We must get rid of the BOFH style developers who think that they can
take a bullshit attitude towards their non-geek coworkers and
end-users. The dot-com bubble burst several years ago, it is time for
them to understand that a personable, caring, professional replacement
can be found just around the corner. We shouldn't expect developers to
be HFE's, but we should expect them to put a little thinking towards HOW
people (namely non-geeks) are going to be using the product.
Re: Usability Certification
Nope. I'm not aware of any certifications that are from credible
organisations, or that are themselves useful. (updates always welcome)
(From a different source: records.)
`src/rtl/pg_sequencer.sv`:
```
module pg_sequencer #(
  parameter int DIV_W       = 16,
  parameter int CNT_W       = 8,
  parameter bit ACTIVE_HIGH = 1'b1
) (
  input  logic             clk,
  input  logic             abort,
  input  logic             start,
  input  logic [DIV_W-1:0] period_b,
  input  logic [DIV_W-1:0] period_c,
  input  logic [DIV_W-1:0] period_d,
  output logic             flag_a,
  output logic             flag_b,
  output logic             flag_c,
  output logic             flag_d,
  output logic             sleep
);
  localparam int NFLAG = 4;
  localparam logic [CNT_W-1:0] LAST_TICK = CNT_W'((2**CNT_W) - 2);
  localparam logic [2:0] ST_IDLE  = 3'd0;
  localparam logic [2:0] ST_SLEEP = 3'd4;

  logic [2:0]       stg;
  logic [DIV_W-1:0] div;
  logic [CNT_W-1:0] cnt;
  logic [DIV_W-1:0] per;
  logic             timing;
  logic             tick;
  logic             advance;
  logic [NFLAG-1:0] act;
  logic [NFLAG-1:0] pin;

  always_comb begin
    case (stg)
      3'd1:    per = period_b;
      3'd2:    per = period_c;
      default: per = period_d;
    endcase
  end

  assign timing  = (stg != ST_IDLE) && (stg != ST_SLEEP);
  assign tick    = timing && (div >= per);
  assign advance = tick && (cnt == LAST_TICK);

  always_ff @(posedge clk) begin
    if (abort) begin
      stg <= ST_IDLE;
      div <= '0;
      cnt <= '0;
    end else if (stg == ST_IDLE) begin
      div <= '0;
      cnt <= '0;
      if (start) stg <= 3'd1;
    end else if (advance) begin
      stg <= stg + 3'd1;
      div <= '0;
      cnt <= '0;
    end else if (tick) begin
      div <= '0;
      cnt <= cnt + 1'b1;
    end else if (timing) begin
      div <= div + 1'b1;
    end
  end

  for (genvar i = 0; i < NFLAG; i++) begin : g_flag
    assign act[i] = (stg > 3'(i));
    if (ACTIVE_HIGH) begin : g_hi
      assign pin[i] = act[i];
    end else begin : g_lo
      assign pin[i] = ~act[i];
    end
  end

  assign flag_a = pin[0];
  assign flag_b = pin[1];
  assign flag_c = pin[2];
  assign flag_d = pin[3];
  assign sleep  = (stg == ST_SLEEP);
endmodule

```
`config.mk`:
```
export PLATFORM = sky130hd
export DESIGN_NAME = pg_sequencer
export DESIGN_NICKNAME = d
export VERILOG_FILES = /design/src/rtl/pg_sequencer.sv
export SDC_FILE = /design/constraint.sdc
export NUM_CORES = 1
export LEC_CHECK = 0
export ABC_CLOCK_PERIOD_IN_PS = 9300
export BUFFER_PORTS_ARGS = -buffer_cell sky130_fd_sc_hd__buf_2
export CAP_MARGIN = 5
export CORE_AREA = 4 4 76 78
export DETAILED_ROUTE_END_ITERATION = 10
export DIE_AREA = 0 0 80 82
export PLACE_DENSITY = 0.66
export SETUP_SLACK_MARGIN = 0.4
export SYNTH_ARGS = -nofsm -noshare
export SYNTH_HDL_FRONTEND = slang
export SYNTH_SLANG_ARGS = --single-unit
```
`constraint.sdc`:
```
create_clock -name clk -period 9.3 [get_ports clk]
set_input_delay 0.465 -clock clk [delete_from_list [all_inputs] [get_ports clk]]
set_output_delay 0.465 -clock clk [all_outputs]
set_load 0.03 [all_outputs]
```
I'm certainly unaware of any benefits to be had by gaining any of such.
The only "web certifications" that have any sort of brand recognition
are CIW and Sun Java, Cisco etc. Now Java certification is great (good
example of how such schemes should operate) and it's worth having
career-wise, but it's not really relevant here. CIW is more likely to
have you branded as a newbie and dismissed as ignorant, more than
recognised as valuable.
The other question is whether you mean "usability" or "accessibilty".
The web's often bad at both, but any emerging legal constraints are
about _accessibility_, not usability. If we do ever see job
opportunities from this, it'll be for accessibility (giving everyone a
level playing field) rather than the arguably more important usability
(a site that's at least useful for someone).